Verifying CV claims one at a time is slow. So we made it multi-select.

  • Tap Select above the table to enter multi-select mode
  • Tick the checkboxes for the rows you want to act on
  • A Bulk Actions bar appears at the bottom of the screen
  • Verify, dispute, or dismiss them in a single action

The page refreshes once when you're done — no stutter between rows updating.

A lifecycle, not a list

Every association now has a state — Verified, Disputed, Dismissed, or Awaiting. The page makes it obvious which artists still need your attention. Status badges replace the old inline action column, and actions live in the right rail where they belong.

Smart filters, groups, and email blasts

The CRM features that lived on a separate page are now built into Affiliated Artists:

  • Smart filters — build segments by activity, by location, by claim status, and save them as views
  • Groups — create groups, add contacts inline from any profile, edit smart-filter definitions in place
  • CSV export — pull your contacts out anytime
  • Inline email blast — composing an email is a bulk action on the contacts list, not a separate page

The standalone email-blast page is gone. To email a set of contacts: select them, open the action bar, write the email. Three clicks instead of seven.

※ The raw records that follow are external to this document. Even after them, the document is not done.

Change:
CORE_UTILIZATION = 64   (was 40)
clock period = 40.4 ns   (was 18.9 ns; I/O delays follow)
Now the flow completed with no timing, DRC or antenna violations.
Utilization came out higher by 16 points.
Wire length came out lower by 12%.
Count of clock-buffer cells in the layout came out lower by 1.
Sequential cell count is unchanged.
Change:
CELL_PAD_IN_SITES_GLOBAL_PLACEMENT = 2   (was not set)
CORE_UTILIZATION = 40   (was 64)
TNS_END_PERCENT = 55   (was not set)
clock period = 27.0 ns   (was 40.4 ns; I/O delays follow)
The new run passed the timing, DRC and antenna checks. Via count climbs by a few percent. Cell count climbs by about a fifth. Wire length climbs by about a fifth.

Editing your organization profile

Editing your organization profile
The Profile tab — your card on the left, About / Opportunities / Artists / Gallery on the right.

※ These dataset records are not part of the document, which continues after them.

## i16_biquad
module i16_biquad(
    input CLK, RST,
    input unsigned [15:0] A,
    output signed [15:0] B,
    input signed [15:0] b_0,
    input signed [15:0] b_1,
    input signed [15:0] b_2,
    input signed [15:0] a_1,
    input signed [15:0] a_2
);
wire signed [17:0] feedback;
wire signed [31:0] P_b0;
wire signed [31:0] P_b1;
wire signed [31:0] P_b2;
wire signed [33:0] P_a1;
wire signed [33:0] P_a2;
wire signed [35:0] S_0;
wire signed [35:0] S_1;
wire signed [35:0] S_2;
wire signed [35:0] Z_0;
wire signed [35:0] Z_1;
i16_mul mul_b0(
    .A(A),
    .B(b_0),
    .P(P_b0)
);
i16_mul mul_b1(
    .A(A),
    .B(b_1),
    .P(P_b1)
);
i16_mul mul_b2(
    .A(A),
    .B(b_2),
    .P(P_b2)
);
i18_mul mul_a1(
    .A(feedback),
    .B_coef(a_1),
    .P(P_a1)
);
i18_mul mul_a2(
    .A(feedback),
    .B_coef(a_2),
    .P(P_a2)
);
i36_acc ACC_0(
    .A(P_a2),
    .B(P_b2),
    ._Z(36'sd0),
    .S(S_0)
);
i36_acc ACC_1(
    .A(P_a1),
    .B(P_b1),
    ._Z(Z_0),
    .S(S_1)
);
i36_acc ACC_2(
    .A(34'sd0),
    .B(P_b0),
    ._Z(Z_1),
    .S(S_2)
);
i36_delay DELAY_0(
    .CLK(CLK),
    .RST(RST),
    .STORE(S_0),
    .READ(Z_0)
);
i36_delay DELAY_1(
    .CLK(CLK),
    .RST(RST),
    .STORE(S_1),
    .READ(Z_1)
);
i36_trunc OUT(
    .A(S_2),
    .B(feedback),
    .B_sat(B)
);
endmodule
For scale: roughly 6000 cells after synthesis, roughly 71 flip-flops, about 110 I/O pins, about 57000 um2 of cells after synthesis.
make LEC_CHECK=0 CAP_MARGIN=5 CORE_MARGIN=2 CORE_UTILIZATION=72 CTS_CLUSTER_DIAMETER=359 CTS_CLUSTER_SIZE=31 SETUP_SLACK_MARGIN=-0.87 SLEW_MARGIN=20 finish   # period 11.8 ns
run.sh (not shown) runs the stock make flow with config.mk's settings and CLKGATE_MAP_FILE=.
The baseline finished with negative setup slack left.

We split how organizations manage themselves into two surfaces:

  • The Profile tab — your editable organization profile. The About panel, the Card, the Contact info, and Related Orgs all live here. Each one opens a focused dialog when you edit it.
  • The Settings modal — the operational stuff: notifications, payments, decision letters, accessibility, handle.

The old single, sprawling organization settings form is gone. In its place: four small dialogs, each scoped to one job, all opening from your Profile tab instead of a settings menu buried five clicks deep.

The contact card

The contact card — the slim card that summarizes how someone can reach you — got a redesign across every place it appears.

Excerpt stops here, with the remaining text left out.